The above restatements impacted net debt and EBITDA which had an
impact on headline financial leverage and interest cover covenant
calculations, but the Group remained within covenant requirements
for all relevant periods. The overall impact on the restatements
was to increase net debt by GBP24.2m to GBP217.0m at 30 June 2017
and by GBP34.9m to GBP258.7m at 31 December 2017. Additional
interest payable as a result of the restatements has been accrued
for in the relevant periods in this Interim Report (GBP0.2m for the
six months ended 30 June 2017 and GBP0.4m for the year ended 31
December 2017).
Going Concern
The Directors have considered the Group's forecasts which
support the view that the Group will be able to continue to operate
within its banking facilities and comply with its banking
covenants. Through its various business activities the Group is
exposed to a number of risks and uncertainties (see Note 15), which
could affect the Group's ability to meet these forecasts and hence
its ability to meet its banking covenants. The Directors have
considered the challenging trading conditions, the current
competitive environment and markets in which the Group's businesses
operate and associated credit risks, together with the available
ongoing committed finance facilities and the potential actions that
can be taken, should revenues be worse than expected, to protect
operating profits and cash flows. After making enquiries, the
Directors have formed a judgement that there is a reasonable
expectation that the Group has adequate resources to continue in
operational existence for the foreseeable future. For this reason,
the going concern basis has been adopted in preparing this Interim
Report.
New standards, interpretations and amendments adopted by the
Group
The Group applies for the first time the following two new
standards which became effective as of 1 January 2018:
-- IFRS 15 "Revenue from contracts with customers"

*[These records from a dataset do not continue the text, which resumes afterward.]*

File: src/lom_defines.vh
// Purpose: constants for the literal/move execute block
// Assumes: 14-bit instruction words, 8-bit data
// Notes:   opcode patterns and field positions
`ifndef LOM_DEFINES_VH
`define LOM_DEFINES_VH
`define LOM_INSN_W        14
`define LOM_DATA_W        8
`define LOM_IDX_W         7
`define LOM_OR_LIT_TOP    6'h38
`define LOM_LOAD_LIT_TOP  4'hC
`define LOM_COPY_REG_TOP  6'h08
`define LOM_TARGET_BIT    7
`define LOM_ACC_RST       8'h00
`define LOM_NULL_RST      1'h0
`define LOM_OP_HI         13
`define LOM_OR_LIT_LO     8
`define LOM_LOAD_LIT_LO   10
`define LOM_COPY_REG_LO   8
`define LOM_WREN_RST      1'h0
`define LOM_IDX_RST       7'h00
`define LOM_WDATA_RST     8'h00
`endif

File: src/lom_exec.v
// Purpose: decode and execute or-literal, load-literal and copy-register
// Assumes: word valid for one clk cycle per instruction cycle; async file read
// Notes:   other opcodes hold acc, null flag and write index/data; file_wr_en clears
`timescale 1ns/100ps
`include "lom_defines.vh"

module lom_exec #(
  parameter INSN_W = `LOM_INSN_W,
  parameter DATA_W = `LOM_DATA_W,
  parameter IDX_W  = `LOM_IDX_W
) (
  input  wire              clk,
  input  wire              nrst,
  input  wire              ce,
  input  wire              insn_valid,
  input  wire [INSN_W-1:0] insn_word,
  input  wire [DATA_W-1:0] file_rd_data,
  output wire [IDX_W-1:0]  file_rd_idx,
  output wire              file_wr_en,
  output wire [IDX_W-1:0]  file_wr_idx,
  output wire [DATA_W-1:0] file_wr_data,
  output wire [DATA_W-1:0] acc,
  output wire              result_null_flag
);

  // ----------------------------------------
  // instruction classes
  // ----------------------------------------
  localparam [1:0] CLS_NONE = 2'h0;
  localparam [1:0] CLS_OR   = 2'h1;
  localparam [1:0] CLS_LOAD = 2'h2;
  localparam [1:0] CLS_COPY = 2'h3;

  // ----------------------------------------
  // declarations
  // ----------------------------------------
  reg  [DATA_W-1:0]                     acc_reg;
  reg  [DATA_W-1:0]                     acc_next;
  reg                                   null_reg;
  reg                                   null_next;
  reg                                   wr_en_reg;
  reg                                   wr_en_next;
  reg  [IDX_W-1:0]                      wr_idx_reg;
  reg  [IDX_W-1:0]                      wr_idx_next;
  reg  [DATA_W-1:0]                     wr_data_reg;
  reg  [DATA_W-1:0]                     wr_data_next;
  reg  [1:0]                            insn_class;
  wire                                  exec_take;
  wire [`LOM_OP_HI-`LOM_OR_LIT_LO:0]    or_field;
  wire [`LOM_OP_HI-`LOM_LOAD_LIT_LO:0]  load_field;
  wire [`LOM_OP_HI-`LOM_COPY_REG_LO:0]  copy_field;
  wire                                  or_hit;
  wire                                  load_hit;
  wire                                  copy_hit;
  wire [DATA_W-1:0]                     literal_byte;
  wire                                  result_target_bit;
  wire [DATA_W-1:0]                     or_result;
  wire                                  or_is_zero;
  wire                                  move_is_zero;

  // ----------------------------------------
  // field decode
  // ----------------------------------------
  assign exec_take         = ce && insn_valid;
  assign or_field          = insn_word[`LOM_OP_HI:`LOM_OR_LIT_LO];
  assign load_field        = insn_word[`LOM_OP_HI:`LOM_LOAD_LIT_LO];
  assign copy_field        = insn_word[`LOM_OP_HI:`LOM_COPY_REG_LO];
  assign or_hit            = (or_field == `LOM_OR_LIT_TOP);
  assign load_hit          = (load_field == `LOM_LOAD_LIT_TOP);
  assign copy_hit          = (copy_field == `LOM_COPY_REG_TOP);
  assign literal_byte      = insn_word[DATA_W-1:0];
  assign result_target_bit = insn_word[`LOM_TARGET_BIT];
  assign file_rd_idx       = insn_word[IDX_W-1:0];

  // ----------------------------------------
  // instruction class
  // ----------------------------------------
  always @* begin
    insn_class = CLS_NONE;
    if (exec_take) begin
      if (or_hit) begin
        insn_class = CLS_OR;
      end else if (load_hit) begin
        insn_class = CLS_LOAD;
      end else if (copy_hit) begin
        insn_class = CLS_COPY;
      end
    end
  end

  // ----------------------------------------
  // results
  // ----------------------------------------
  assign or_result    = acc_reg | literal_byte;
  assign or_is_zero   = (or_result == {DATA_W{1'h0}});
  assign move_is_zero = (file_rd_data == {DATA_W{1'h0}});

  // ----------------------------------------
  // accumulator next value
  // ----------------------------------------
  always @* begin
    acc_next = acc_reg;
    case (insn_class)
      CLS_OR: begin
        acc_next = or_result;
      end
      CLS_LOAD: begin
        acc_next = literal_byte;
      end
      CLS_COPY: begin
        if (!result_target_bit) begin
          acc_next = file_rd_data;
        end
      end
      default: begin
        acc_next = acc_reg;
      end
    endcase
  end

  // ----------------------------------------
  // null flag next value
  // ----------------------------------------
  always @* begin
    null_next = null_reg;
    case (insn_class)
      CLS_OR: begin
        null_next = or_is_zero;
      end
      CLS_LOAD: begin
        null_next = null_reg;
      end
      CLS_COPY: begin
        null_next = move_is_zero;
      end
      default: begin
        null_next = null_reg;
      end
    endcase
  end

  // ----------------------------------------
  // write-back next values
  // ----------------------------------------
  always @* begin
    wr_en_next   = 1'h0;
    wr_idx_next  = wr_idx_reg;
    wr_data_next = wr_data_reg;
    if ((insn_class == CLS_COPY) && result_target_bit) begin
      wr_en_next   = 1'h1;
      wr_idx_next  = file_rd_idx;
      wr_data_next = file_rd_data;
    end
  end

  // ----------------------------------------
  // accumulator register
  // ----------------------------------------
  always @(posedge clk) begin
    if (!nrst) begin
      acc_reg <= `LOM_ACC_RST;
    end else if (ce) begin
      acc_reg <= acc_next;
    end
  end

  // ----------------------------------------
  // null flag register
  // ----------------------------------------
  always @(posedge clk) begin
    if (!nrst) begin
      null_reg <= `LOM_NULL_RST;
    end else if (ce) begin
      null_reg <= null_next;
    end
  end

  // ----------------------------------------
  // write-back pulse, dropped while ce low
  // ----------------------------------------
  always @(posedge clk) begin
    if (!nrst) begin
      wr_en_reg <= `LOM_WREN_RST;
    end else begin
      wr_en_reg <= wr_en_next;
    end
  end

  // ----------------------------------------
  // write-back index register
  // ----------------------------------------
  always @(posedge clk) begin
    if (!nrst) begin
      wr_idx_reg <= `LOM_IDX_RST;
    end else if (ce) begin
      wr_idx_reg <= wr_idx_next;
    end
  end

  // ----------------------------------------
  // write-back data register
  // ----------------------------------------
  always @(posedge clk) begin
    if (!nrst) begin
      wr_data_reg <= `LOM_WDATA_RST;
    end else if (ce) begin
      wr_data_reg <= wr_data_next;
    end
  end

  // ----------------------------------------
  // outputs
  // ----------------------------------------
  assign acc              = acc_reg;
  assign result_null_flag = null_reg;
  assign file_wr_en       = wr_en_reg;
  assign file_wr_idx      = wr_idx_reg;
  assign file_wr_data     = wr_data_reg;

endmodule

File: config.mk
export PLATFORM = sky130hd
export DESIGN_NAME = lom_exec
export DESIGN_NICKNAME = d
export VERILOG_FILES = /design/src/lom_exec.v
export VERILOG_INCLUDE_DIRS = /design/src
export SDC_FILE = /design/constraint.sdc
export NUM_CORES = 1
export LEC_CHECK = 0
export BUFFER_PORTS_ARGS = -buffer_cell sky130_fd_sc_hd__buf_2
export CAP_MARGIN = 20
export CORE_UTILIZATION = 49
export CTS_CLUSTER_SIZE = 20
export DETAILED_ROUTE_END_ITERATION = 8
export PLACE_DENSITY = 0.89
export SETUP_SLACK_MARGIN = 0.2
export SLEW_MARGIN = 10
export SYNTH_ARGS = -nofsm -noshare
export SYNTH_HDL_FRONTEND = slang
export SYNTH_SLANG_ARGS = --single-unit
File: constraint.sdc
create_clock -name clk -period 2.8 [get_ports clk]
set_input_delay 0.42 -clock clk [delete_from_list [all_inputs] [get_ports clk]]
set_output_delay 0.42 -clock clk [all_outputs]
set_load 0.05 [all_outputs]
Word level (Yosys, flattened, before mapping) --
Cells that the tools add are included.
Word-level totals: flip-flop bits (word level) 25, word-level logic and storage cells 30, bits of input ports 26, output and inout bits 32
Cells by class: eq/ne operators 7, bitwise logic cells 1, mux-type cells 8, reductions and logical operators 9
Operators with widths (number):
- $pmux 8 s3 | 1
- $logic_not 8->1 | 2
- $mux 2 | 4
- $mux 8 | 1
- $or 8x8->8 | 1
- $eq 6x4->1 const B | 1
- $eq 6x6->1 const B | 1
- $eq 2x2->1 const B | 2
- $eq 4x4->1 const B | 1
- $reduce_and 2->1 | 2
- $reduce_and 3->1 | 1
- $reduce_bool 3->1 | 1
- $eq 2x1->1 const B | 1
- $logic_and 1x1->1 | 2
- $ne 2x2->1 const B | 1
- $pmux 1 s2 | 1
- $reduce_bool 2->1 | 1
- $mux 1 | 1

Longest topological paths before layout --
Gate-level depths: netlist of run 1.
depth in word-level cells 8, gate-level depth with buffers 5, gate-level depth less buffers 4

Worst setup path after synthesis of run 1 --
OpenSTA, ideal clock, no wires.
path kind input -> register, start point in insn_word[10], end point reg wr_data_reg[6], in the netlist file_wr_data[6], path slack 1.174 ns, buffers on the path 1, data arrival time 1.499 ns, stages on the path 5, data required time 2.672 ns, cells stage by stage nor4b_4 -> nand4_2 -> buf_6 -> mux2i_1 -> nor2_1
Between the ends: word-level cells in the longest chain between the ends 8, elaborated cells between the ends (all ways) 10, those cells by class 4 x eq/ne; 4 x mux; 2 x reduce/logical
Ends and longest elaborated chain:
- start, declared | RTL line lom_exec.v:16 | input wire [INSN_W-1:0] insn_word,
- $eq 6x4->1 (no line)
- $mux 2 | RTL line lom_exec.v:85 | end else if (copy_hit) begin
- $mux 2 | RTL line lom_exec.v:83 | end else if (load_hit) begin
- $mux 2 (*) | RTL line lom_exec.v:81 | if (or_hit) begin
- $mux 2 (*) | RTL line lom_exec.v:80 | if (exec_take) begin
- $eq 2x2->1 (*) | RTL line lom_exec.v:149 | if ((insn_class == CLS_COPY) && result_target_bit) begin
- $logic_and 1x1->1 (*) | RTL line lom_exec.v:149
- $reduce_and 2->1 (no line) (*)
- end signal, assigned | RTL line lom_exec.v:205 | wr_data_reg <= `LOM_WDATA_RST;
- end signal, assigned | RTL line lom_exec.v:207 | wr_data_reg <= wr_data_next;
- end, declared | RTL line lom_exec.v:45 | reg [DATA_W-1:0] wr_data_reg;
Every way passes the cells marked *; elsewhere a longest branch is shown, timed or not. A chain may end at the register's enable or synchronous reset.

Final worst setup path of run 1 --
start point in insn_word[10], end point reg acc_reg[0], in the netlist acc[0]
Between the ends: word-level cells in the longest chain between the ends 8, elaborated cells between the ends (all ways) 14, those cells by class 7 x eq/ne; 5 x mux; 2 x reduce/logical
Ends and longest elaborated chain:
- $eq 6x4->1 (no line)
- $mux 2 | RTL line lom_exec.v:85
- $mux 2 | RTL line lom_exec.v:83
- $mux 2 (*) | RTL line lom_exec.v:81
- $mux 2 (*) | RTL line lom_exec.v:80
- $eq 2x2->1 or $eq 2x1->1 (tied branches) | RTL line lom_exec.v:103 | case (insn_class)
- $ne 2x2->1 (no line) or $reduce_bool 3->1 (tied branches)
- $reduce_and 3->1 (no line)
- end signal, assigned | RTL line lom_exec.v:161 | acc_reg <= `LOM_ACC_RST;
- end signal, assigned | RTL line lom_exec.v:163 | acc_reg <= acc_next;
- end, declared | RTL line lom_exec.v:37 | reg [DATA_W-1:0] acc_reg;
Marked as above.

==> impl_metrics.py, run 1 <==
metrics = {
    "power_and_ir_drop": {
        "pwr-share-comb_pct": 16.7,
        "leakage_nw": 0.7753,
        "netSwitchingPower_uw": 173.5,
        "p_int_uw": 444.2,
        "finalPower_uw": 617.7,
        "vdd_ir_drop_max_v": 0.0002744,
        "swShare_pct": 28.09,
        "p_seq_share_pct": 58.0,
        "p_clk_share_pct": 25.2,
        "powerDensity_mw_per_mm2": 401.7,
    },
    "grt": {
        "grt_usage_pct": 24.82,
        "grt_pass1_vias": 1071,
        "gr-total-overflow": 0,
        "grt_max_degree": 19,
        "antenna_found_initial": 0,
        "grt_pass1_wl_mm": 4.981,
    },
    "route": {
        "ant_nets": 0,
        "drc": 0,
        "wire_per_inst_microns": 15.48,
        "drt_first_pass_iters": 4,
        "vias": 1286,
        "viasPerCell": 6.066,
        "routed_wirelength_mm": 3.281,
        "drt_iter0_markers": 57,
    },
    "sta": {
        "fin_crit_sh_pct": 59.97,
        "setup_viol": 0,
        "maxClockFrequency_ghz": 0.5955,
        "slew_viol_final": 0,
        "relSlewSlack_pct": 62.85,
        "rsz0062_at_grt": "false",
        "finClkSkew_ns": 0.003537,
        "hold_violations": 0,
        "setup_tns_ns": 0,
        "tightest_slew_ns": 0.5538,
        "finalCriticalPeriod_ns": 1.679,
    },
    "placement": {
        "dpl.hpwl_mm": 2.473,
        "numPortBuffers": 57,
        "placed_cells": 208,
        "gp_congestion": 0.9145,
    },
    "setup_path": {
        "critPathMaxStageDelay_ns": 0.46,
        "worstPathMaxFanout": 9,
        "cp-start-kind": "input port",
        "cp.required_ns": 3.02,
        "r2r_slack_ns": 1.50,
        "arrival_ns": 1.89,
        "critPathBufInv": 1,
        "crit_type": "in2reg",
        "r2r-start": "acc[7]",
        "reg2regPathDepth": 4,
        "path_cells": "buf_2 -> nor4b_4 -> a22oi_2 -> nand2b_1 -> o221a_2",
        "end_kind": "flop",
        "cpMaxStageDelayCell": "nor4b_4",
        "crit_family": "simple AND/OR/NAND/NOR gates",
        "r2r_end": "result_null_flag",
    },
    "layout": {
        "nNetsFinal": 211,
        "synthToLayoutAreaGrowth_pct": 22.90,
        "antenna_cells": 0,
        "most-common-layout-cells": "57 x buf_2, 25 x dfxtp_1, 19 x nor2_1, 15 x mux2i_1, 8 x nor3_1",
        "regArea_sq_um": 500.5,
        "multi_input_area_sq_um": 660.6,
        "utilization_pct": 66.32,
        "fillers": 198,
        "stdcell_count": 212,
        "final_common_cell": "buf_2",
        "drive_above_1_share_pct": 38.59,
    },
    "worst_hold_path": {
        "hold_end": "file_wr_data[2]",
        "hold_class": "in2reg",
        "hp-start": "file_rd_data[2]",
        "min_path_cells": 3,
    },
    "synthesis": {
        "syn_area_per_cell_sq_um": 9.479,
        "synth_ff_type": "dfxtp_1",
        "ys_types": 32,
        "seq_area_frac_synth_pct": 40.00,
        "syn_area_sq_mm": 0.001251,
        "synth-async-reset-ratio_pct": 0,
        "synth_warnings": 0,
        "synth_seq_cells": 25,
        "synth-edff-count": 0,
        "netlist_instances": 132,
        "synth_nets": 158,
    },
    "clock_network": {
        "h-tree-depth": 1,
        "path_clk_slew_ns": 0.13,
        "cts_hold_buf": 0,
        "clk_root_buffer_cell": "clkbuf_4",
        "cts_tree": "built",
        "cts_resized": 0,
        "cts_setup_buffers": 0,
        "cts.path.max_buffers": 2,
        "cts_sinks": 25,
        "cts_buffers": 3,
        "clock_latency_ns": 0.31,
    },
    "floorplanning": {
        "initial_core_util_pct": 53.97,
        "pin_count": 58,
        "rows": 17,
        "die-area_sq_mm": 0.002759,
        "die_w_microns": 52.53,
        "core-area_sq_mm": 0.002318,
        "die_y_microns": 52.53,
    },
    "status": {
        "status": "finished, final reports clean",
    },
    "run": {
        "drv_cap": 0,
    },
}
[metrics by stage]
| step | instance area [sq um] | setup WS (ns) | hold WS, ns |
|---|---|---|---|
| floorplan | 1251 | 1.174 | 0.5639 |
| global placement | 1511 | 0.8931 | 0.4412 |
| detailed placement | 1511 | 0.8259 | 0.4499 |
| CTS | 1538 | 1.160 | 0.3871 |
| global route | 1538 | 1.055 | 0.3763 |
| finish | 1538 | 1.121 | 0.3902 |
[cell families after synthesis]
logic type	count (synthesis)	share of synthesized area [%]
AND/OR/NAND/NOR	47	20.20
multiplexers	15	12.00
AO/OA/AOI/OAI	31	20.60
buffers and inverters	14	7.199
flip-flops	25	40.00
[layer usage]
| layer | wire length [microns] | GRT usage (%) |
|---|---|---|
| met1 | 1411 | 33.57 |
| met2 | 1500 | 40.93 |
| met3 | 326 | 4.058 |
| met4 | 44 | 5.702 |
| met5 | 0 | 0 |
[how the worst max path moves through the flow]
stage / startpoint / end / depth (start not counted)
after floorplan: insn_word[10] / file_wr_data[6] / 5
after global placement: insn_word[10] / acc[2] / 5
after detailed placement: insn_word[10] / acc[0] / 5
after CTS: insn_word[10] / acc[6] / 5
after global routing: insn_word[10] / acc[0] / 5
final: insn_word[10] / acc[0] / 5
[layout make-up]
class	instances	share of cell area, %
multi-input combinational	93	42.96
sequential	25	32.55
timing repair buffer	60	20.02
tap	28	2.278
clock buffer	4	1.709
inverter	2	0.4882
[worst min-delay path, delay by kind of cell]
| kind | cells | cell delay, ns |
|---|---|---|
| mux | 1 | 0.06 |
| simple gates | 1 | 0.08 |
| buf+inv | 1 | 0.11 |
[Yosys cell counts, types with 2 or more instances]
cell type	n	area (sq um)
a21oi_1	2	10.01
a31oi_1	7	43.79
buf_4	8	60.06
clkbuf_1	3	11.26
dfxtp_1	25	500.5
mux2i_1	15	150.1
nand2_1	4	15.01
nand3_1	2	10.01
nor2_1	19	71.32
nor3_1	8	40.04
nor4_1	6	37.54
o211ai_1	2	15.01
o221a_1	2	22.52
o221a_2	5	56.30
o22a_1	7	61.31
[power by group through the flow]
stage,combinational [mW],sequential [mW],clock [mW]
finish,0.103,0.358,0.156
global route,0.110,0.359,0.175
CTS,0.102,0.358,0.159
detailed placement,0.102,0.366,0
global placement,0.0997,0.366,0
floorplan,0.0577,0.371,0
No activity file was read; power rests on OpenSTA's default activity.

-- IFRS 9 "Financial instruments"
The nature and effect of these standards are disclosed
below.
IFRS 15 "Revenue from contracts with customers"
The Group has adopted IFRS 15 using the modified retrospective
method approach and therefore the 2017 comparative information has
not been restated and the opening equity at 1 January 2018 is
adjusted for the cumulative effect of applying IFRS 15 at that
date. The comparative information continues to be reported under
IAS 18 and IAS 11. The details of the significant changes and
quantitative impact of the changes are set out below.

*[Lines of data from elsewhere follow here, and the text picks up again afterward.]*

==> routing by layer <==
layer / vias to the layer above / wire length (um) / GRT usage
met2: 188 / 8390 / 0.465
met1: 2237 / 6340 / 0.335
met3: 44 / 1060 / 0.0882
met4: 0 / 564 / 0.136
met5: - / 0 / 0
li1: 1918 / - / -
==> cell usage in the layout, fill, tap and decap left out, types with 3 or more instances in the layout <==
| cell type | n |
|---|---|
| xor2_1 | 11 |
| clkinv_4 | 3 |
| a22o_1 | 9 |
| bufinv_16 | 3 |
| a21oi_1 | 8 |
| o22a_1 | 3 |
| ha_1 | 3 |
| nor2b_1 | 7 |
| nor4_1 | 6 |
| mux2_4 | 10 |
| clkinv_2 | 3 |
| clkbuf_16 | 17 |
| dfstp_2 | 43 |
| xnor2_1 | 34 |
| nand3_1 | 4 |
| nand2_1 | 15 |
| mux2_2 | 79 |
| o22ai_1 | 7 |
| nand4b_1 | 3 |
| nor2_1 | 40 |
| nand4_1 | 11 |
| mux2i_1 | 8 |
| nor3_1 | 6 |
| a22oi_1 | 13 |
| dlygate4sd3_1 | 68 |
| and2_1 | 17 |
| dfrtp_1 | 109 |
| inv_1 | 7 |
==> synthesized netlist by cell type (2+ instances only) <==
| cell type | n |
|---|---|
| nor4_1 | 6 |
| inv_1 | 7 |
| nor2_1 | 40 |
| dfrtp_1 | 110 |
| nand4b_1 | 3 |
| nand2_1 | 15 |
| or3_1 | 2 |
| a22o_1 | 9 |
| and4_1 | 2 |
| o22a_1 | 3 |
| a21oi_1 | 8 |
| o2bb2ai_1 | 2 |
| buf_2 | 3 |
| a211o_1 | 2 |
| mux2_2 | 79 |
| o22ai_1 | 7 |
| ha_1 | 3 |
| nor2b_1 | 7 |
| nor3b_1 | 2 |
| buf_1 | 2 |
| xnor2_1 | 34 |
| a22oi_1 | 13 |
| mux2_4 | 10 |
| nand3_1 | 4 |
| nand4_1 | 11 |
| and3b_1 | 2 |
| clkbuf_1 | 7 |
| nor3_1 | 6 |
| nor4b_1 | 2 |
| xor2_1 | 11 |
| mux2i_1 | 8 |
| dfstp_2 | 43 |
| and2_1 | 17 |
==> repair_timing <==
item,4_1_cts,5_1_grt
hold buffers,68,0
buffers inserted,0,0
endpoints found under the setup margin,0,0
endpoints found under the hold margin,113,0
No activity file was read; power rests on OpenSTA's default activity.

IFRS 15 applies to all revenue arising from contracts with
customers, unless those contracts are in the scope of other
standards. The new standard establishes a five-step model to
account for revenue arising from contracts with customers. Revenue
is measured based
Notes to the Condensed Interim Financial Statements
(continued)
1. Basis of preparation of Condensed Interim Financial Statements (continued)
on the consideration specified in a contract with a customer and
excludes amounts collected on behalf of third parties. The Group
recognises revenue when it transfers control over a product or
service to a customer.
In the comparative period, revenue was measured at the fair
value of the consideration received or receivable for goods or
services, net of discounts and customer rebates, VAT and other
sales-related taxes. Revenue from the sale of goods was recognised
on receipt of goods by the customer. Customer rebates were
accounted for as a separate component of the sales transaction,
with a portion of the fair value of the consideration allocated to
customer rebates and recognised in the period as earned. Revenue
generated from a contract to provide services was recognised by
reference to the stage of completion of the specific transaction
and assessed on the basis of the actual service provided as a
proportion of the total services to be provided. Revenue from
construction contracts was recognised by reference to the stage of
completion of the contract activity at the reporting date. Stage of
completion was normally measured by the proportion of contract
costs incurred for work performed to date compared to the estimated
total contract costs, except where this would not be representative
of the stage of completion.
The cumulative catch-up adjustment to the opening balance of
retained losses as at 1 January 2018 is shown in the Statement of
Changes in Equity for the six months ended 30 June 2018 and
resulted in an increase in opening retained losses at 1 January
2018 of GBP0.7m. The Group elected to apply the cumulative catch-up
method only to contracts that were not completed at 1 January
2018.
The details of the significant changes and quantitative impact
of the changes are set out below.
a) Sale of goods
The majority of the Group's revenue arises from contracts with
customers for the sale of goods, with one performance obligation.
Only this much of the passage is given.